2012 plane crash in Feilding, New Zealand

On 23 January 2012, a Yak-52 plane crashed at Timona Park, Feilding, after a screwdriver became lodged into the elevator of the aircraft during an acrobatic slow roll at about 10:45 NZDT.

==Occupants==
The pilot, Dr Ralph Saxe who was 51, held a private pilot licence with an instrument and aerobatic rating. His total flying time amounted to approximately 2,900 hours with 52 of those hours flown in the incident aircraft. He was a doctor with expertise in facial sculpting. Dr Brett Ireland, the only passenger, was 50 and was friends with Saxe. He was a chiropractor in Australia.

==Aircraft==
The Aerostar Yak-52TW was a tail-wheel version of the Yak 52 that was the aircraft involved in the crash. It was a fully aerobatic aircraft of all metal construction. It was manufactured in 2003 in Romania, and exported to the US. In 2008, the aircraft was imported into New Zealand where it was registered as ZK-YTW. In 2010, ownership of ZK-YTW was transferred to a trust in which Saxe was a member. The airframe and engine had, at the time of the crash, accumulated 266.5 hours of total flight time. There were no deferred maintenance inspections or defects recorded. A weight and balance calculation placed the centre of gravity for the aircraft within the limits specified for aerobatic flight.

==Accident==
At 10:35 a.m., the aircraft departed Feilding Aerodrome on runway 28. Two minutes later the aircraft contacted Ohakea ATC requesting permission to conduct aerobatic manoeuvres at 3,000 feet. The aircraft received a squawk code and got clearance to conduct aerobatics. The aircraft then did a clockwise orbit above Feilding Aerodrome to climb to 3,000 feet. Upon reaching 3,000 feet, the aircraft conducted a loop. After finishing the loop, the aircraft requested a further climb to 3,500 feet, which was approved. At this altitude, the aircraft made a stall turn. At the end of the stall turn, the aircraft flew north-west towards Feilding Township. During this part of the flight, the
aircraft started a slow roll at 2,700 feet.

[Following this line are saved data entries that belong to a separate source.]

`src/rtl/call_stack_pkg.sv`:
```
// Shared constants for the return-address stack: default geometry and the
// 2-bit stack operation encodings decoded from {push, pop}.
package call_stack_pkg;

    localparam int STACK_DEPTH = 8;
    localparam int STACK_WIDTH = 32;

    // Encodings line up with the {push, pop} request bits.
    typedef enum logic [1:0] {
        stack_hold    = 2'b00,
        stack_pop     = 2'b01,
        stack_push    = 2'b10,
        stack_replace = 2'b11
    } stack_op_e;

    function automatic stack_op_e decode_op(input logic push, input logic pop);
        stack_op_e op;
        case ({push, pop})
            2'b00:   op = stack_hold;
            2'b01:   op = stack_pop;
            2'b10:   op = stack_push;
            2'b11:   op = stack_replace;
            default: op = stack_hold;
        endcase
        return op;
    endfunction

endpackage

```
`src/rtl/call_stack.sv`:
```
// Return-address LIFO feeding the PC block's topStack input.
// Optional sticky overflow/underflow flags under `CALL_STACK_ERR_EN.
module call_stack
    import call_stack_pkg::*;
#(
    parameter int DEPTH = STACK_DEPTH,
    parameter int WIDTH = STACK_WIDTH
) (
    input  logic             clock,
    input  logic             reset_n,
    input  logic             EN,
    input  logic             push,
    input  logic             pop,
    input  logic [WIDTH-1:0] pushData,
    output logic [WIDTH-1:0] topStack,
    output logic             empty,
`ifdef CALL_STACK_ERR_EN
    output logic             full,
    output logic             overflow,
    output logic             underflow
`else
    output logic             full
`endif
);

    localparam int AW  = $clog2(DEPTH);
    localparam int SPW = AW + 1;

    logic [WIDTH-1:0] mem_r [DEPTH];
    logic [SPW-1:0]   sp_r;
    logic [SPW-1:0]   sp_nxt_s;
    logic [AW-1:0]    top_idx_s;
    logic [AW-1:0]    wr_idx_s;
    logic             wr_en_s;
    logic             empty_s;
    logic             full_s;
    stack_op_e        op_s;
`ifdef CALL_STACK_ERR_EN
    logic             overflow_r;
    logic             underflow_r;
    logic             ovf_set_s;
    logic             unf_set_s;
`endif

    assign empty_s   = (sp_r == {SPW{1'b0}});
    assign full_s    = (sp_r == SPW'(DEPTH));
    assign top_idx_s = AW'(sp_r - SPW'(1'b1));
    assign op_s      = decode_op(push, pop);

    // Next-state decode; a replace on an empty stack degrades to a plain push.
    always_comb begin
        sp_nxt_s = sp_r;
        wr_en_s  = 1'b0;
        wr_idx_s = AW'(sp_r);
`ifdef CALL_STACK_ERR_EN
        ovf_set_s = 1'b0;
        unf_set_s = 1'b0;
`endif
        if (EN) begin
            case (op_s)
                stack_push: begin
                    if (full_s) begin
`ifdef CALL_STACK_ERR_EN
                        ovf_set_s = 1'b1;
`endif
                    end else begin
                        wr_en_s  = 1'b1;
                        sp_nxt_s = sp_r + SPW'(1'b1);
                    end
                end
                stack_pop: begin
                    if (empty_s) begin
`ifdef CALL_STACK_ERR_EN
                        unf_set_s = 1'b1;
`endif
                    end else begin
                        sp_nxt_s = sp_r - SPW'(1'b1);
                    end
                end
                stack_replace: begin
                    if (empty_s) begin
                        wr_en_s  = 1'b1;
                        sp_nxt_s = sp_r + SPW'(1'b1);
                    end else begin
                        wr_en_s  = 1'b1;
                        wr_idx_s = top_idx_s;
                    end
                end
                default: begin
                    sp_nxt_s = sp_r;
                end
            endcase
        end else begin
            sp_nxt_s = sp_r;
        end
    end

    // Stack pointer; reset empties the stack without touching memory.
    always_ff @(posedge clock or negedge reset_n) begin
        if (!reset_n) begin
            sp_r <= {SPW{1'b0}};
        end else begin
            sp_r <= sp_nxt_s;
        end
    end

`ifdef CALL_STACK_ERR_EN
    // Sticky error flags, cleared only by reset.
    always_ff @(posedge clock or negedge reset_n) begin
        if (!reset_n) begin
            overflow_r  <= 1'b0;
            underflow_r <= 1'b0;
        end else begin
            overflow_r  <= overflow_r | ovf_set_s;
            underflow_r <= underflow_r | unf_set_s;
        end
    end

    assign overflow  = overflow_r;
    assign underflow = underflow_r;
`endif

    // Entry storage; no reset needed since sp gates visibility.
    always_ff @(posedge clock) begin
        if (wr_en_s) begin
            mem_r[wr_idx_s] <= pushData;
        end
    end

    // Top-of-stack read, forced to zero when empty.
    always_comb begin
        if (empty_s) begin
            topStack = {WIDTH{1'b0}};
        end else begin
            topStack = mem_r[top_idx_s];
        end
    end

    assign empty = empty_s;
    assign full  = full_s;

endmodule

```
`config.mk`:
```
export PLATFORM = sky130hd
export DESIGN_NAME = call_stack
export DESIGN_NICKNAME = d
export VERILOG_FILES = /design/src/rtl/call_stack_pkg.sv /design/src/rtl/call_stack.sv
export SDC_FILE = /design/constraint.sdc
export NUM_CORES = 1
export LEC_CHECK = 0
export CAP_MARGIN = 40
export CORE_UTILIZATION = 50
export CTS_CLUSTER_SIZE = 40
export DETAILED_ROUTE_END_ITERATION = 10
export GPL_TIMING_DRIVEN = 1
export PLACE_DENSITY_LB_ADDON = 0.25
export REMOVE_ABC_BUFFERS = 1
export SYNTH_ARGS = -nofsm -noshare
export SYNTH_HDL_FRONTEND = slang
export SYNTH_SLANG_ARGS = --single-unit
```
`constraint.sdc`:
```
create_clock -name clock -period 10.6 [get_ports clock]
set_input_delay 2.65 -clock clock [delete_from_list [all_inputs] [get_ports clock]]
set_output_delay 2.65 -clock clock [all_outputs]
set_load 0.02 [all_outputs]
```
Yosys cells after proc, flatten, opt, wreduce, memory -nomap -nowiden
Memories as Yosys holds them, arrays and structs flattened.
Cells that the tools add are included.
Operators by class
  reductions and logical operators: 4
  equal/unequal tests: 10
  mux-type cells: 14
  add/sub/neg operators: 2
Operators with widths (count)
  $mux 32: 1
  $mux 4: 3
  $pmux 4 s3: 1
  $mux 3: 3
  $eq 2x2->1 const B: 4
  $pmux 2 s4: 1
  $ne 2x2->1 const B: 3
  $reduce_and 5->1: 1
  $add 4x1->4 const B: 1
  $eq 2x1->1 const B: 2
  $eq 4x4->1 const B: 1
  $logic_not 4->1: 1
  $mux 1: 4
  $sub 4x1->4 const B: 1
  $reduce_bool 3->1: 1
  $logic_not 2->1: 1
  $pmux 1 s2: 1
Storage, ports and cells
  input bits: 37
  word-level logic and storage cells: 32
  output and inout port bits: 34
  register bits after elaboration: 4
  memories kept: 1
  bits in writable memories: 256
Memory list
  mem_r: words 8, width 32, read ports 1, clocked after memory_dff 0, wr ports 1, line call_stack.sv:29  | logic [WIDTH-1:0] mem_r [DEPTH];

Depth between registers and ports, before layout
Gate-level depths: netlist of run 1.
  word-level depth: 7
  mapped depth: 10
  mapped depth without buffers: 6

Worst setup path before layout of run 1
Ideal clock, no wire load.
  path type: input to register
  start point: in pop
  end point: mem mem_r[1][0] (netlist bit) (enable)
  buffers on the path: 0
  setup time: 0.421 ns
  path slack: 5.711 ns
  cell stages on the path: 3
  required time: 10.179 ns
  arrival: 4.468 ns
  path through: a21boi_0 -> or3_4 -> nor2_1
Between the ends
  longest elaborated chain between the ends: 7
  elaborated cells on any way between the ends: 13
  those cells by class: 5 x eq/ne; 7 x mux; 1 x reduce/logical
Ends and longest elaborated chain
  from (decl): line call_stack.sv:13  | input logic pop,
  $eq 2x2->1, or another cell as far along: line call_stack_pkg.sv:18  | case ({push, pop})
  $pmux 2 s4 *: line call_stack_pkg.sv:18
  $eq 2x2->1: line call_stack.sv:60  | case (op_s)
  $pmux 1 s2: line call_stack.sv:60
  $mux 1: line call_stack.sv:59  | if (EN) begin
  $mux 1: line call_stack.sv:125  | if (wr_en_s) begin
  $mux 1 (implied by the code): line call_stack.sv:126  | mem_r[wr_idx_s] <= pushData;
  to (decl): line call_stack.sv:29
Every way passes the cells marked *; elsewhere a longest branch is shown, timed or not.

Worst setup path after layout of run 1
  start point: reg sp_r[0]
  end point: out topStack[12]
Between the ends
  longest elaborated chain between the ends: 3
  elaborated cells on any way between the ends: 4
  those cells by class: 1 x add/sub; 1 x mux; 1 x reduce/logical; 1 x memory
Ends and longest elaborated chain
  from (decl): line call_stack.sv:30  | logic [SPW-1:0] sp_r;
  from (signal assigned): line call_stack.sv:101  | sp_r <= {SPW{1'b0}};
  from (signal assigned): line call_stack.sv:103  | sp_r <= sp_nxt_s;
  $sub 4x1->4
  $mem_v2 8x32
  $mux 32 *: line call_stack.sv:132  | if (empty_s) begin
  to (decl): line call_stack.sv:15  | output logic [WIDTH-1:0] topStack,
Marked as above.

==> key figures, run 1 <==
Global route
  • Largest net degree at the start of global routing: 61
  • Grt ovf: 0
  • Initial antenna violation count: 1
  • Global-route wire length before repair: 32700 um
  • GRT Util Overall: 19.8%
  • Vias in the first global route: 5765

Synthesis
  • Avg Inst Size Synth: 19.1 um2
  • Mux share of post-synthesis cell area: 14.6%
  • Simple-Gate Fraction of Synth Area: 4.78%
  • Synth Flop Type: edfxtp_1
  • Syn. warnings: 0
  • Synth async-reset ratio: 1.54%
  • Largest family of logic cells by synthesized area: multiplexers
  • Number of synthesized flops with an enable pin: 256
  • Cells after Synth: 573
  • Synthesized area: 0.0109 mm2
  • Synth Area in XOR/XNOR: 0.698%
  • Synth Area in Compound Gates: 6.08%
  • Synth Register Bits: 260
  • Count of cell types in the netlist: 38
  • Sequential share of the synthesized area: 71.2%
  • Adder-cell share of the synthesized area: 0.229%

STA
  • Setup TNS: 0 ns
  • Slew margin rel.: 41.8%
  • Setup violators final: 0
  • Least-Margin Pin Slew: 0.871 ns
  • RSZ-0062 raised after global routing: false
  • Final setup skew: 0.00952 ns
  • Period Utilization, post-route: 65.8%
  • Final hold vios: 0
  • Final count of pins violating max slew: 0
  • WHS: 0.641 ns
  • Min Clock Period, post-route: 6.98 ns
  • Max Freq: 143 MHz

Clocking
  • Post-CTS setup buffer count: 0
  • Max Root-Sink Buffers: 3
  • Htree depth: 1
  • Cts hold-fix bufs: 0
  • CTS resizes: 0
  • Skew-Pair Late Insertion Delay: 0.53 ns
  • CTS tree: done
  • Clock tree sinks: 260
  • Total CTS buffers: 26
  • Clock transition at the registers of the reported paths: 0.06 ns
  • Clk root buf: clkbuf_16

Critical path
  • Worst R2R End: mem_r[0][18]
  • Worst Setup Start Kind: flop
  • Worst R2R Path Depth: 9
  • Kind of critical path: flop to output port
  • Data required, critical path: 7.95 ns
  • Worst reg-to-reg setup slack: 6.28 ns
  • Critical Path End Type: output port
  • Critical path fanouts, max: 60
  • FF-to-FF Start: sp_r[0]
  • Worst Path Arrival: 4.33 ns

Outcome
  • Outcome: finished clean

Layout
  • Final-layout fill cell count: 1536
  • Area Overhead vs Synth: 16.8%
  • Layout cell share with drive strength beyond 1: 38.5%
  • Final instance area: 0.0128 mm2
  • Final core utilization: 60.2%
  • NumNets Final: 692

Worst hold path
  • Hold-critical path depth: 1
  • Hold worst-path end: sp_r[3]
  • Worst hold path class: flop to flop
  • Worst min-delay path startpoint: sp_r[3]

Power and ir drop
  • Power per Cell Area: 340 mW/mm2
  • VDD IR max: 0.173 mV
  • Pleak: 0.00416 uW
  • Post-layout power: 4340 uW

Die
  • Die H: 150 um
  • Initial Utilization: 51.5%
  • # IOs: 71
  • Core area: 0.0212 mm2
  • Chip Width: 150 um
  • Num rows: 53
  • Total die area: 0.0225 mm2

Placed design
  • IO Port Bufs: 70
  • Post-DP HPWL: 11900 um
  • Placement Cell Area: 0.0120 mm2
  • GPL Wtd Cong: 0.753

Detailed routing
  • DR pass1 iterations: 4
  • WL/cell: 22.8 um
  • DRC Markers: 0
  • Routed wire length: 21600 um
  • Vias: 5426
  • Final ANT Viol Nets: 0
  • Via density: 5.73
  • DRT iter0 DRCs: 298

Job
  • Max cap viols: 0
## cells in the mapped netlist (5+ instances only)
| master | instances | area [um2] |
|---|---|---|
| mux2_4 | 33 | 495 |
| buf_4 | 8 | 60.1 |
| nor2_1 | 10 | 37.5 |
| o22ai_1 | 31 | 194 |
| edfxtp_1 | 256 | 7690 |
| o22ai_2 | 33 | 413 |
| nor3_2 | 33 | 330 |
| buf_6 | 10 | 113 |
| nand2_1 | 5 | 18.8 |
| mux2_2 | 84 | 946 |
| buf_2 | 16 | 80.1 |
| mux2_1 | 11 | 124 |
## layout make-up
class                           instances  area (um2)  share of cell area (%)
Clock buffer                           30         687                    5.38
Inverter                                2        7.51                  0.0588
Sequential cell                       260        7790                    61.0
Tap cell                              275         344                    2.69
Antenna cell                            1        2.50                  0.0196
Multi-Input combinational cell        277        2960                    23.2
Clock inverter                         16         128                   0.999
Timing Repair Buffer                   86         853                    6.68
## cell usage in the layout (no fill, tap or decap), types with 4 or more instances in the layout
master,count
a31oi_1,4
buf_4,14
clkbuf_16,27
clkdlybuf4s50_1,70
clkinv_1,6
clkinv_2,6
dfrtp_1,4
edfxtp_1,256
mux2_1,11
mux2_2,84
mux2_4,33
nand2_1,5
nor2_4,8
nor3_2,33
o22ai_1,31
o22ai_2,33
## how the worst max path moves through the flow
stage               startpoint      endpoint  slack (ns)  cells past startpoint
floorplan              sp_r[0]  topStack[30]        2.96                      5
global placement       sp_r[0]  topStack[12]        4.11                      7
detailed placement     sp_r[0]  topStack[15]        4.16                      8
CTS                    sp_r[0]  topStack[15]        3.61                      8
global route           sp_r[0]  topStack[31]        3.40                      8
finish                 sp_r[0]  topStack[12]        3.62                      8
## where the power goes
| group | switching (uW) | total [uW] | leakage, uW | internal (uW) |
|---|---|---|---|---|
| logic | 1160 | 2210 | 0.00140 | 1050 |
| registers | 39.1 | 1260 | 0.00236 | 1220 |
| clock network | 358 | 867 | 0.000398 | 509 |
| total | 1560 | 4340 | 0.00416 | 2790 |
## routing by layer
layer,vias up,part of all wire [%],global-route usage [%]
li1,2462,-,-
met1,2818,42,25.1
met2,116,52,35.3
met3,30,4.0,3.11
met4,0,1.6,5.30
met5,-,0,0
## critical path, cell delays in order, from the launching register on
cell,delay (ns)
dfrtp_1,0.58
inv_2,0.19
ha_4,0.87
buf_4,0.57
buf_16,0.29
mux2_2,0.37
o22ai_1,0.18
nor3_2,0.08
clkdlybuf4s50_1,0.56
## stage by stage
step | setup WS (ns) | cells
2_1_floorplan | 2.96 | 539
3_3_place_gp | 4.11 | 898
3_5_place_dp | 4.16 | 900
4_1_cts | 3.61 | 946
5_1_grt | 3.40 | 946
6_report | 3.62 | 947
## registers in the layout, indices dropped and copies added (netlist names)
name / cells
mem_r: 256
sp_r: 4
## cells by family (layout without fill, tap and decap cells)
kind of cell,count (synthesis),count (layout)
flops,260,260
mux,131,131
compound gates,72,72
simple gates,65,65
buf+inv,36,134
xor+xnor,7,7
fa+ha+maj,2,2
other cells,0,1
(Power assumes the default switching activity.)
==> run 2, diff against run 1 <==
Clock period 10.6 ns to 5.9 ns, I/O delays scaled along.
==> key figures, run 2 (synthesis gave the netlist of run 1 again) <==
Placed design
  • Place WS: 1.24 ns
  • Placed cell count: 907
  • IO Port Bufs: 70
  • Post-DP HPWL: 12900 um
  • GPL Wtd Cong: 0.775

Worst hold path
  • Worst hold path class: flop to flop
  • Hold worst-path end: sp_r[3]
  • Hold-critical path depth: 1
  • Worst min-delay path startpoint: sp_r[3]

Clocking
  • Clock tree sinks: 260
  • CTS tree: done
  • Skew-Pair Late Insertion Delay: 0.53 ns
  • Total CTS buffers: 27
  • Max Root-Sink Buffers: 3
  • Clk root buf: clkbuf_16
  • Post-CTS setup buffer count: 0
  • Htree depth: 1
  • Clock transition at the registers of the reported paths: 0.06 ns
  • CTS resizes: 0
  • Cts hold-fix bufs: 0

Critical path
  • Crit path max-delay cell type: dfrtp_1
  • Worst Setup Start Kind: flop
  • Worst reg-to-reg setup slack: 2.13 ns
  • Worst R2R End: mem_r[3][24]
  • Critical Path End Type: output port
  • Kind of critical path: flop to output port
  • Critical path fanouts, max: 42
  • Top delay family on crit path: buffers and inverters
  • Worst Path Arrival: 3.77 ns
  • CP bufs+invs: 4
  • Worst R2R Path Depth: 8
  • Data required, critical path: 4.43 ns
  • Worst-path cell chain: inv_2 > ha_4 > buf_16 > buf_4 > mux2_2 > o22ai_1 > nor3_2 > clkdlybuf4s50_1
  • Worst path max stage delay: 0.59 ns
  • FF-to-FF Start: sp_r[0]

Die
  • Core area: 0.0212 mm2
  • # IOs: 71
  • Initial Utilization: 51.5%
  • Total die area: 0.0225 mm2
  • Chip Width: 150 um
  • Num rows: 53
  • Die H: 150 um

STA
  • Slew margin rel.: 42.2%
  • Setup violators final: 0
  • Least-Margin Pin Slew: 0.865 ns
  • RSZ-0062 raised after global routing: false
  • Final hold vios: 0
  • Max Freq: 191 MHz
  • Period Utilization, post-route: 88.9%
  • Final setup skew: 0.00985 ns
  • Final count of pins violating max slew: 0
  • WHS: 0.633 ns
  • Final setup margin: 0.656 ns
  • Min Clock Period, post-route: 5.24 ns

Detailed routing
  • WL/cell: 23.4 um
  • Routed wire length: 22300 um
  • Via density: 5.71
  • DRC Markers: 0
  • Vias: 5444
  • DRT iter0 DRCs: 360
  • Final ANT Viol Nets: 0
  • DR pass1 iterations: 4

Power and ir drop
  • Post-layout power: 8020 uW
  • VDD IR max: 0.486 mV
  • Power per Cell Area: 619 mW/mm2
  • Pleak: 0.00425 uW

Layout
  • Ant. Diodes: 0
  • Max FFs per register: 256
  • NumNets Final: 700
  • Commonest non-fill, non-tap cell in the layout: edfxtp_1
  • Biggest register: mem_r
  • Layout cell share with drive strength beyond 1: 39.2%
  • Final-layout fill cell count: 1517
  • Biggest regs: mem_r (256), sp_r (4)
  • Fin cells: 954
  • Area Overhead vs Synth: 18.5%
  • Final core utilization: 61.0%
  • Commonest cells after routing, fill and taps aside: edfxtp_1 (256), mux2_2 (84), clkdlybuf4s50_1 (70)

Global route
  • Largest net degree at the start of global routing: 43
  • Grt ovf: 0
  • Vias in the first global route: 5808
  • Initial antenna violation count: 0
  • Global-route wire length before repair: 34100 um
  • GRT Util Overall: 20.7%

Outcome
  • Outcome: finished clean

Job
  • Max cap viols: 0
==> run 2: cell count changes in the layout (fill, tap and decap cells not counted) <==
| cell | before | now |
|---|---|---|
| buf_12 | 1 | 2 |
| buf_16 | 1 | 4 |
| buf_4 | 14 | 17 |
| bufinv_16 | 2 | 4 |
| clkbuf_1 | 3 | 2 |
| clkinv_1 | 6 | 7 |
| clkinvlp_4 | 2 | 0 |
| diode_2 | 1 | 0 |
| inv_6 | 0 | 1 |
==> run 2: layout make-up <==
cell class | count | area (um2) | share of cell area (%)
Clock buffer | 29 | 683 | 5.28
Inverter | 2 | 7.51 | 0.0580
Clock inverter | 18 | 185 | 1.43
Tap cell | 275 | 344 | 2.66
Timing Repair Buffer | 93 | 978 | 7.56
Multi-Input combinational cell | 277 | 2960 | 22.9
Sequential cell | 260 | 7790 | 60.1
==> run 2: stage by stage <==
stage / cell area, um2 / setup TNS [ns]
floorplan: 10700 / -66.81
global placement: 12000 / 0
detailed placement: 12100 / 0
CTS: 12900 / 0
global route: 12900 / 0
finish: 12900 / 0
==> run 2: worst max-delay path by stage <==
stage	start	endpoint	slack, ns	cells after the start
floorplan	sp_r[0]	topStack[30]	-0.57	5
global placement	sp_r[0]	topStack[4]	1.20	7
detailed placement	sp_r[0]	topStack[18]	1.24	8
CTS	sp_r[0]	topStack[18]	0.64	8
global route	sp_r[0]	topStack[18]	0.47	8
finish	sp_r[0]	topStack[18]	0.66	8
==> run 2: per-layer routing <==
metal | wire length (um) | GRT usage [%]
met5 | 0 | 0
met3 | 1250 | 4.05
met2 | 11300 | 35.2
met1 | 9480 | 27.7
met4 | 336 | 4.49
==> run 2: report_power, final <==
group | switching (uW) | internal [uW]
clock network | 659 | 1000
logic | 2120 | 1970
registers | 70.3 | 2200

A RNZAF pilot who witnessed the slow roll maneuver described "to what looked like the last half of a slow roll". He stated it as "standard" until suddenly the aircraft went into a steep 45 to 50 degree nosedive, in which the engine power remained on.

In the vicinity of Timona Park, several witnesses observed the aircraft in a high-speed dive, which appeared to be banking to the right at the time. At 10:45 a.m., the aircraft crashed into the ground at Timona Park, Feilding, killing both Saxe and Ireland. Three witnesses were flying model aircraft at the park when the aircraft passed within approximately 50 metres of them.

==Crash investigation==
The Civil Aviation Authority of New Zealand (CAA) was notified of the crash the same day as the accident. The Transport Accident Investigation Commission was also notified but declined to investigate. A CAA investigation started on 24 January 2012, a day after the accident.

A screwdriver was located approximately 15 metres from the crash site and its position aligned with the tail wheel 100 metres away and the tail section in the wreckage. Several fresh-looking abrasions were apparent on several areas of the screwdriver's handle. The investigation determined that the screwdriver had ejected from the aircraft's tail section during the accident. Inspection of the left elevator attachment fitting revealed gouges not consistent with damage caused during the impact. It was deemed that the screwdriver handle was the most likely source of the fragment taken from the elevator quadrant cable end fitting. It was determined that the screwdriver had entered the tail section via the top of the rear fuselage. For that to have occurred, the aircraft needed to have been subjected to inverted flight, coupled with an elevator-down input by the pilot.

==Airworthiness Directive==
Following the crash, the CAA issued Airworthiness Directive DCA/YAK/8 in March 2012, mandating the fitment of a barrier into the rear fuselage of all Yak 52 models. The Airworthiness Directive also included the requirement to thoroughly inspect all of the fuselage for the presence of foreign object debris prior to the fitment of the barrier.